The idea is to build application for a real-time face detection and recognition using Tensorflow and a notebook's webcam. The model for face prediction should be easy to update online to add new targets.
- Tensorflow 1.7 and python 3
- Everything should be dockerized and easy to reproduce!
Just type:
docker run -it --rm -p 5000:5000 btwardow/tf-face-recognition:1.0.0
Then got to https://localhost:5000/ or type it in your browser to get face detection (without recognition for now).
Note: HTTPS is required from many modern browsers to transfer video outside the localhost, without making any unsafe settings to your browser.
Type this in the root project's directory in order to:
Use main target from Makefile of main directory:
make
docker run --rm -it -p 5000:5000 -v /$(pwd):/workspace btwardow/tf-face-recognition:dev
This volume mapping is very convenient for the development and testing purposes.
To use GPU power - there is dedicated Dockerfile.gpu.
Running application without docker is useful for development. Below is quick how to for *nix environments.
Creating virtual env (with Conda) and installing requirements:
conda create -y -n face_recognition_36 python=3.6
source activate face_recognition_36
pip install -r requirements_dev.txt
Downloading pre-build models:
mkdir ~/pretrained_models
cp docker/download*.py ~/pretrained_models
cd ~/pretrained_models
python download.py
python download_vggace2.py
the ~/pretrained_models
directory should look like that:
(face_recognition_36) b.twardowski@172-16-170-27:~/pretrained_models » tree
.
├── 20180402-114759
│ ├── 20180402-114759.pb
│ ├── model-20180402-114759.ckpt-275.data-00000-of-00001
│ ├── model-20180402-114759.ckpt-275.index
│ └── model-20180402-114759.meta
├── 20180402-114759.zip
├── det1.npy
├── det2.npy
├── det3.npy
├── download.py
└── download_vggace2.py
Then, to start a server, go to ./server
directory and type:
PYTHONPATH=".." python server.py
Everything should be dockerized and easy to reproduce. This makes things interesting even for a toy project from the computer vision area. Why?
- building model/playing around in Jupyter/Python - that's easy... inference
- on data grabbed from the host box camera inside docker - that's tricky!
Why is hard to grab data from camera device from docker? You can read
here.
The main reason - docker is not build for such things, so it's not making life
easier for here. Of course few possibilities are mentioned, like streaming from
the host MBP using ffmpeg
or preparing custom Virtualbox
boot2docker.iso
image and making the MBP webcam pass
through. But
all of them dosn't sound right. All requires additiona effort of installing sth
from brew
or Virualbox configuration (assuming you have docker installed on
your OSX).
The good side of having this as a webapp is fact that you can try it out on your mobile phone! What is very convenient for testing and demos.

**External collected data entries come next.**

$ cat src/rtl/wire_to_axis.sv
// wire_to_axis: turns a free-running parallel word into an AXI4-Stream master.
// A beat is produced whenever the word changes, on a force strobe, or on an
// optional periodic tick. While the sink stalls, further updates collapse into
// a one-deep pending slot (newest wins), and every overwritten value is
// counted in a saturating 16-bit overrun counter.
module wire_to_axis #(
   parameter int IN_WIDTH         = 32,
   parameter int AXIS_TDATA_WIDTH = 32,
   parameter int PERIOD           = 0
) (
   input  logic                        aclk,
   input  logic                        aresetn,
   input  logic [IN_WIDTH-1:0]         data,
   input  logic                        force_i,
   output logic [AXIS_TDATA_WIDTH-1:0] m_axis_tdata,
   output logic                        m_axis_tvalid,
   input  logic                        m_axis_tready,
   output logic [15:0]                 overrun_count
);

   // Timer width covers 0..PERIOD-1; at least one bit so the vector is legal.
   localparam int TW = (PERIOD > 1) ? $clog2(PERIOD) : 1;
   localparam logic [TW-1:0] TMAX = TW'((PERIOD == 0) ? 0 : PERIOD - 1);

   typedef enum logic {
      IDLE = 1'b0,
      SEND = 1'b1
   } state_t;

   state_t                        state_q,    state_d;
   logic [IN_WIDTH-1:0]           s1_q,       s2_q;
   logic                          force_q;
   logic [TW-1:0]                 timer_q,    timer_d;
   logic [AXIS_TDATA_WIDTH-1:0]   tdata_q,    tdata_d;
   logic [AXIS_TDATA_WIDTH-1:0]   pend_q,     pend_d;
   logic                          pend_vld_q, pend_vld_d;
   logic [15:0]                   ovr_q,      ovr_d;

   logic                          tick;
   logic                          ev;
   logic [AXIS_TDATA_WIDTH-1:0]   payload;

   // Saturating increment: the counter sticks at all-ones instead of wrapping.
   function automatic logic [15:0] sat_inc(input logic [15:0] v);
      return (v == 16'hFFFF) ? v : v + 16'd1;
   endfunction

   assign tick    = (PERIOD != 0) && (timer_q == TMAX);
   assign ev      = (s1_q != s2_q) || force_q || tick;
   assign payload = AXIS_TDATA_WIDTH'(s1_q);

   assign m_axis_tdata  = tdata_q;
   assign m_axis_tvalid = (state_q == SEND);
   assign overrun_count = ovr_q;

   // Two-stage sample of the source word plus a registered force strobe;
   // a change is seen as s1 differing from s2.
   always_ff @(posedge aclk or negedge aresetn) begin
      if (!aresetn) begin
         s1_q    <= '0;
         s2_q    <= '0;
         force_q <= 1'b0;
      end else begin
         s1_q    <= data;
         s2_q    <= s1_q;
         force_q <= force_i;
      end
   end

   // Free-running resend timer; independent of stream handshakes.
   always_comb begin
      timer_d = '0;
      if (PERIOD != 0 && !tick) begin
         timer_d = timer_q + TW'(1);
      end
   end

   // State, payload, pending slot and overrun counter registers.
   always_ff @(posedge aclk or negedge aresetn) begin
      if (!aresetn) begin
         state_q    <= IDLE;
         timer_q    <= '0;
         tdata_q    <= '0;
         pend_q     <= '0;
         pend_vld_q <= 1'b0;
         ovr_q      <= '0;
      end else begin
         state_q    <= state_d;
         timer_q    <= timer_d;
         tdata_q    <= tdata_d;
         pend_q     <= pend_d;
         pend_vld_q <= pend_vld_d;
         ovr_q      <= ovr_d;
      end
   end

   // Next-state logic: issue, hold during stalls, coalesce into the pending slot.
   always_comb begin
      state_d    = state_q;
      tdata_d    = tdata_q;
      pend_d     = pend_q;
      pend_vld_d = pend_vld_q;
      ovr_d      = ovr_q;

      unique case (state_q)
         IDLE: begin
            if (ev) begin
               tdata_d = payload;
               state_d = SEND;
            end
         end

         SEND: begin
            if (m_axis_tready) begin
               if (pend_vld_q) begin
                  // Pending value goes out next; a same-cycle event refills it.
                  tdata_d    = pend_q;
                  pend_vld_d = 1'b0;
                  if (ev) begin
                     pend_d     = payload;
                     pend_vld_d = 1'b1;
                  end
               end else if (ev) begin
                  tdata_d = payload;
               end else begin
                  state_d = IDLE;
               end
            end else if (ev) begin
               // Sink stalled: tdata stays put, newest event parks in the slot.
               pend_d     = payload;
               pend_vld_d = 1'b1;
               if (pend_vld_q) begin
                  ovr_d = sat_inc(ovr_q);
               end
            end
         end

         default: begin
            state_d = IDLE;
         end
      endcase
   end

endmodule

Face detection is done to find faces from the video and mark it boundaries. These are areas that can be future use for the face recognition task. To detect faces the pre-trained MTCNN network is being used.

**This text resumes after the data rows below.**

`src/rtl/opendap_swd_link_ctrl.sv`:
```
// SWD link-layer state controller: dormant/lockout/reset/active/deselected sequencing,
// response gating, abort and error counting. Multidrop via OPENDAP_SWD_MULTIDROP_EN.
//
// state      | meaning
// DORMANT    | link asleep, engine disabled, only exit_dormant honoured
// LOCKOUT    | awake but not synchronised; waits for line reset
// RESET      | line reset seen; only a DPIDR read may be answered
// ACTIVE     | link up, all packets answered
// DESELECTED | multidrop target not selected; never answers
module opendap_swd_link_ctrl #(
  parameter int W_ERRCNT = 4
) (
  input  logic                swclk,
  input  logic                rst_n,
  input  logic                exit_dormant,
  input  logic                enter_dormant,
  input  logic                line_reset,
  input  logic                pkt_hdr_valid,
  input  logic                pkt_hdr_dpidr_rd,
  input  logic                pkt_done,
  input  logic                pkt_err,
  input  logic                targetsel_wr,
  input  logic                targetsel_match,
  input  logic                clr_err,
  output logic [2:0]          link_state,
  output logic                engine_en,
  output logic                resp_en,
  output logic                engine_abort,
  output logic [W_ERRCNT-1:0] err_cnt
);

  typedef enum logic [2:0] {
    ST_DORMANT    = 3'd0,
    ST_LOCKOUT    = 3'd1,
    ST_RESET      = 3'd2,
    ST_ACTIVE     = 3'd3,
    ST_DESELECTED = 3'd4
  } state_t;

  localparam logic [W_ERRCNT-1:0] ERR_MAX = '1;

  state_t state, state_nxt;
  logic   busy, hdr_dpidr;
  logic   live, pkt_ok, deselect, resp_grant;
  logic   ev_enter, ev_lr, ev_exit, ev_err, ev_done, ev_hdr, pkt_end;

  // Only one event is acted on per cycle; lower-priority inputs are masked.
  assign live     = (state != ST_DORMANT) && (state <= ST_DESELECTED);
  assign ev_enter = live & enter_dormant;
  assign ev_lr    = live & line_reset & ~enter_dormant;
  assign ev_exit  = (state == ST_DORMANT) & exit_dormant & ~enter_dormant;
  assign pkt_ok   = live & ~enter_dormant & ~line_reset;
  assign ev_err   = pkt_ok & pkt_err;
  assign ev_done  = pkt_ok & ~pkt_err & pkt_done & busy;
  assign ev_hdr   = pkt_ok & ~pkt_err & ~(pkt_done & busy) & pkt_hdr_valid;
  assign pkt_end  = ev_enter | ev_lr | ev_err | ev_done;

  assign resp_grant = (state == ST_ACTIVE) | ((state == ST_RESET) & pkt_hdr_dpidr_rd);

`ifdef OPENDAP_SWD_MULTIDROP_EN
  assign deselect = targetsel_wr & ~targetsel_match;
`else
  logic unused_tsel;
  assign unused_tsel = targetsel_wr ^ targetsel_match;
  assign deselect    = 1'b0;
`endif

  always_comb begin
    state_nxt = state;
    if (!live && state != ST_DORMANT) begin
      state_nxt = ST_DORMANT;
    end else if (ev_enter) begin
      state_nxt = ST_DORMANT;
    end else if (ev_lr) begin
      state_nxt = ST_RESET;
    end else if (ev_exit) begin
      state_nxt = ST_LOCKOUT;
    end else if (ev_err && (state == ST_RESET || state == ST_ACTIVE)) begin
      state_nxt = ST_LOCKOUT;
    end else if (ev_done && state == ST_RESET) begin
      if (hdr_dpidr)     state_nxt = ST_ACTIVE;
      else if (deselect) state_nxt = ST_DESELECTED;
    end
  end

  always_ff @(posedge swclk or negedge rst_n) begin
    if (!rst_n) begin
      state        <= ST_DORMANT;
      engine_en    <= 1'b0;
      engine_abort <= 1'b0;
      resp_en      <= 1'b0;
      busy         <= 1'b0;
      hdr_dpidr    <= 1'b0;
      err_cnt      <= '0;
    end else begin
      state        <= state_nxt;
      engine_en    <= (state_nxt != ST_DORMANT);
      engine_abort <= (ev_enter | ev_lr) & busy;

      if (!live || pkt_end) begin
        busy    <= 1'b0;
        resp_en <= 1'b0;
      end else if (ev_hdr) begin
        busy      <= 1'b1;
        resp_en   <= resp_grant;
        hdr_dpidr <= pkt_hdr_dpidr_rd;
      end

      if (clr_err)
        err_cnt <= '0;
      else if (ev_err && state != ST_DESELECTED && err_cnt != ERR_MAX)
        err_cnt <= err_cnt + 1'b1;
    end
  end

  assign link_state = state;

endmodule

```
`config.mk`:
```
export PLATFORM = sky130hd
export DESIGN_NAME = opendap_swd_link_ctrl
export DESIGN_NICKNAME = d
export VERILOG_FILES = /design/src/rtl/opendap_swd_link_ctrl.sv
export SDC_FILE = /design/constraint.sdc
export NUM_CORES = 1
export LEC_CHECK = 0
export BUFFER_PORTS_ARGS = -buffer_cell sky130_fd_sc_hd__buf_2
export CAP_MARGIN = 20
export CORE_UTILIZATION = 35
export CTS_CLUSTER_DIAMETER = 200
export CTS_CLUSTER_SIZE = 8
export DETAILED_ROUTE_END_ITERATION = 16
export SKIP_CTS_REPAIR_TIMING = 1
export SYNTH_ARGS = -nofsm -noshare
export SYNTH_HDL_FRONTEND = slang
export SYNTH_SLANG_ARGS = --single-unit
export TNS_END_PERCENT = 1
```
`constraint.sdc`:
```
create_clock -name swclk -period 2.7 [get_ports swclk]
set_clock_uncertainty 0.15 [all_clocks]
set_input_delay 0.54 -clock swclk [delete_from_list [all_inputs] [get_ports swclk]]
set_output_delay 0.54 -clock swclk [all_outputs]
set_load 0.005 [all_outputs]
```
# [Word level (Yosys, flattened, before mapping)]
# Index checks and enable logic that the tools add are counted.
[word_totals] ff_bits=12 latch_bits=0 ram_bits=0 romBits=0 input_bits=12 output_inout_bits=10 word_cells=66 mem_count=0
[classes] n_addsub=1 multipliers=0 div=0 order_cmp=1 eq_ne=4 n_shift=0 muxes=13 bitwise=25 reduce_logical=15
[ops] cell="$mux W3" count=7
[ops] cell="$and A1 B1 Y1" count=16
[ops] cell="$mux W4" count=2
[ops] cell="$eq A3 B2 Y1 const B" count=2
[ops] cell="$logic_and A1 B1 Y1" count=6
[ops] cell="$reduce_bool A3 Y1" count=2
[ops] cell="$not A1 Y1" count=5
[ops] cell="$add A4 B1 Y4 const B" count=1
[ops] cell="$mux W1" count=4
[ops] cell="$ne A4 B4 Y1 const B" count=1
[ops] cell="$or A1 B1 Y1" count=4
[ops] cell="$reduce_bool A2 Y1" count=2
[ops] cell="$le A3 B3 Y1 const B" count=1
[ops] cell="$logic_not A3 Y1" count=1
[ops] cell="$ne A3 B3 Y1 const B" count=1
[ops] cell="$logic_or A1 B1 Y1" count=2
[ops] cell="$reduce_and A2 Y1" count=1
[ops] cell="$logic_not A1 Y1" count=1

# [Longest topological paths before layout]
[logic_depth] ltp_word=15 mapped_depth=7

# [Worst setup path before layout]
# No wires, ideal clock.
[synth_path] path_kind="flip-flop to flip-flop" startpoint="reg state[0], in the netlist link_state[0]" endpoint="reg engine_en" setup_ns=0.131 arrival_ns=1.882 path_slack_ns=0.536 stages_incl_launch_ff=8 path_cell_list="dfrtp_1 > or2_1 > inv_1 > ha_1 > and4bb_4 > a211oi_1 > a21boi_1 > or3_1"
[synth_via] elab_chain_cells=15 word_cells_on_any_way=30
[synth_lines] element="from (decl)" line_no="42" rtl="state_t state, state_nxt;"
[synth_lines] element="from (signal assigned)" line_no="96" rtl="state <= state_nxt;"
[synth_lines] element="$le A3 B3 Y1 / $reduce_bool A3 Y1 (equally long branches)" line_no="48, 70"
[synth_lines] element="$logic_and A1 B1 Y1" line_no="48" rtl="assign live = (state != ST_DORMANT) && (state <= ST_DESELECTED);"
[synth_lines] element="$and A1 B1 Y1 (2 in a row)" line_no="52" rtl="assign pkt_ok = live & ~enter_dormant & ~line_reset;"
[synth_lines] element="$and A1 B1 Y1 (3 in a row)" line_no="54" rtl="assign ev_done = pkt_ok & ~pkt_err & pkt_done & busy;"
[synth_lines] element="$logic_and A1 B1 Y1" line_no="80" rtl="end else if (ev_done && state == ST_RESET) begin"
[synth_lines] element="$mux W3" line_no="80"
[synth_lines] element="$mux W3" line_no="78" rtl="end else if (ev_err && (state == ST_RESET || state == ST_ACTIVE)) begin"
[synth_lines] element="$mux W3" line_no="76" rtl="end else if (ev_exit) begin"
[synth_lines] element="$mux W3" line_no="74" rtl="end else if (ev_lr) begin"
[synth_lines] element="$mux W3" line_no="72" rtl="end else if (ev_enter) begin"
[synth_lines] element="$mux W3 (*)" line_no="70" rtl="if (!live && state != ST_DORMANT) begin"
[synth_lines] element="via state_nxt[0]" line_no="42"
[synth_lines] element="$reduce_bool A3 Y1 (*)" line_no="97" rtl="engine_en <= (state_nxt != ST_DORMANT);"
[synth_lines] element="to (signal assigned)" line_no="97"
[synth_lines] element="to (decl)" line_no="26" rtl="output logic engine_en,"
# Mark *: on every way through the listed nets, which the timed path passes. The rest lies on a longest branch.
# A chain may end at the register's enable or synchronous reset.

# [Worst setup path in the final report]
# Ends and elaborated chain as after synthesis.

==> summary.md <==
| Metric | Value |
|---|---|
| Max incr delay on CP | 420 ps |
| Crit path arrival time | ~2300 ps |
| ANT cells | 0 |
| Yosys top cell area share | 0.4724 |
| Clk buf depth | 2 |
| Port Buffers | 19 |
| Hold slack | 318.9 ps |
| DP HPWL | 941.8 µm |
| F_max | 428.4 MHz |
| Top post-synthesis cells by count | dfrtp_1 (12), nand3_1 (5), nor2_1 (5), ha_1 (4), nand2_1 (4) |
| FILL cells | 166 |
| Largest net degree at the start of global routing | 13 |
| 1st-pass router iterations | 3 |
| Critical Path Fanout Max | 6 |
| Clock Tree Root | clkbuf_4 |
| Leakage | 0.4091 nW |
| Slew HR | 0.7754 |
| Via Count | 526 |
| H-tree depth | 1 |
| Total power draw | 0.0005598 W |
| Fraction of registers with async set/reset | 1.000 |
| Final slew viol count | 0 |
| Via density | 4.870 |
| Initial Util | 0.3722 |
| Yosys cell types | 26 |
| Top-count cell post-synth | dfrtp_1 |
| Chip width | 44.62 µm |
| RePlAce Congestion | 0.7275 |
| Main synth FF type | dfrtp_1 |
| Vias in the first global route | 483 |
| Row count | 15 |
| Yosys reg bits | 12 |
| Slowest cell on the critical path | dfrtp_1 |
| Worst Setup Start Kind | flop |
| Final worst-path cycle share | 0.8645 |
| Final Critical Period | 2334 ps |
| Yosys top cell by area | dfrtp_1 |
| Core Area | 1708 µm² |
| Remaining global-route overflow | 0 |
| Area of the multi-input gates | 324.1 µm² |
| Area delta synth->final | 27.17% |
| Post-route cell area | between 800 and 900 µm² |
| Cells after synthesis | 59 |
| Post-synth EDFFs | 0 |
| Die ar. | 1991 µm² |
| CTS tree | yes |
| CP endpoint kind | flop |
| Layout cell share with drive strength beyond 1 | 0.3253 |
| Final cell count without fillers | 108 |
| CP Class | flop to flop |
| Avg Inst Size Synth | 10.77 µm² |
| Run status | finished clean |
| Cell area after synthesis | 635.6 µm² |
| Clock sinks | 12 |
| Die Ht | 44.62 µm |
| First-pass GRT wire length | 1.994 mm |
| CP required | 2700 ps |
| Final Hold Fails | 0 |
| Final Setup Violations | 0 |
| Slew @ Worst Pin | roughly 340 ps |
| GRT Util Overall | 0.1447 |
| Sequential fraction of the synthesis area | 0.4724 |
| # nets final | 100 |
| Worst VDD drop | 0.3024 mV |
| Syn_nets | 75 |
| Average wire per standard cell | 11.40 µm |
| Drt drc | 0 |
| Syn. warnings | 0 |
| Routed WL | 1.231 mm |
| Max Cap Violations | 0 |
| Hold Path Class | input pin to flop |
| Critical-path cell list | or2_1, inv_1, ha_1, and4bb_4, a211oi_1, a21boi_1, or3_1 |
| Latest clock arrival within the worst-skew pair | 270 ps |
| Power Density | 692.5 nW/µm² |
| FF+latch area | roughly 300 µm² |
| DRT antenna net count | 0 |
| Top post-synthesis cells by area | dfrtp_1 (47%), ha_1 (7.9%), xor2_1 (4.1%) |
| Cts bufs inserted | 3 |
| Antenna violations before repair | 0 |
| RSZ-0062 raised after global routing | no |
| Cells after DPL | 103 |
| I/O Pins | 22 |
| Placed Area | 762.0 µm² |
| Post-Route Setup TNS | 0 ps |
| 1st-iter DRT viols | 7 |
| CTS clk-pin slew, worst paths | roughly 70 ps |
==> sequential cells by signal, indices dropped and copies added (netlist names) <==
register,count
engine_abort,1
link_state,3
engine_en,1
hdr_dpidr,1
err_cnt,4
resp_en,1
busy,1
==> final cells by class <==
cell class,count,area share
multi-input combinational,44,0.4009
sequential,12,0.3715
timing repair buffer,20,0.1300
clock buffer,4,0.04489
tap,25,0.03870
inverter,3,0.01393
==> cell usage in the layout, fill, tap and decap left out, types with 2 or more instances in the layout <==
master / count
or2_1: 2
xor2_1: 3
clkbuf_4: 3
nor2_1: 5
inv_1: 3
a21oi_1: 3
buf_2: 19
ha_1: 4
and3_1: 2
dfrtp_1: 12
nand2_1: 4
nand3_1: 5
==> stage by stage <==
stage,util,worst slack (ps)
final,0.4733,365.9
after global routing,0.4733,275.6
after CTS,0.4674,356.9
after detailed placement,0.4462,398.2
after global placement,0.4462,403.9
after floorplan,-,536.4
==> final timing paths <==
kind | from | slack, ps | depth (start not counted) | to
setup / recovery | link_state[0] | 370 | 7 | engine_en
hold / removal | clr_err | 320 | 2 | err_cnt[1]
setup reg to reg | link_state[0] | 370 | 7 | engine_en
hold reg to reg | hdr_dpidr | 340 | 1 | hdr_dpidr
max in group asynchronous | rst_n | 1670 | 2 | err_cnt[3]
min in group asynchronous | rst_n | 520 | 2 | resp_en
==> power by group <==
group / internal [W] / switching (W) / leakage (nW)
logic: 0.0000917 / 0.0000928 / 0.226
registers: 0.000212 / 0.0000216 / 0.162
clock network: 0.0000820 / 0.0000599 / 0.0210
==> cells by family after synthesis <==
kind of cell / after synthesis / share of synthesized area
buf+inv: 3 / 0.01772
simple gates: 27 / 0.2658
mux: 1 / 0.01772
fa+ha+maj: 4 / 0.07874
compound gates: 9 / 0.1063
flops: 12 / 0.4724
xor+xnor: 3 / 0.04135
==> metal layers <==
metal,part of all wire,GRT usage,vias up
li1,-,-,258
met1,0.40,0.1461,250
met2,0.51,0.2529,16
met3,0.076,0.07347,2
met4,0.0097,0.05455,0
met5,0,0,-
==> critical path: cells and delay by family, from the launching register on <==
family / cells / cell delay (ps)
flops: 1 / 420
fa+ha+maj: 1 / 300
simple gates: 3 / 920
compound gates: 2 / 340
buf+inv: 1 / 90
Note: power is estimated with default switching activity, not from simulation.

The face detection is using embedding from the VGGFace2 network + KNN model implemented in Tensorflow.
In order to get your face recognized first a few examples have to be provided to our algorithm (now - at least 10).
When you see the application working and correctly detecting faces just click the Capture Examples button.
While capturing examples for the face detection there have to be single face in video!
After 10 examples are collected, we can type the name of the person and upload them to server.
As a result we see the current status of classification examples:
And from now on, the new person is recognized. For this example it's CoverGirl.
If you are interested about the classification, please check out this notebook which will explain in details how it works (e.g. threshold for the recognition).
You can run jupyter notebook from the docker, just type:
docker run --rm -it -p 8888:8888 btwardow/tf-face-recognition:1.0.0 /run_jupyter.sh --allow-root
- face detection with a pre-trained MTCNN network
- training face recognition classifier (use pre-trained embedding + classifier) based on provided examples
- model updates directly from the browser
- save & clear classification model from the browser
- check if detection can be done faster, if so re-implement it (optimize MTCNN for inference?)
- try out port it to Trensorflow.js (as skeptical as I am of crunching numbers in JavaScript...)
Many thanks to creators of facenet
project, which provides pre trained models for VGGFace2. Great job!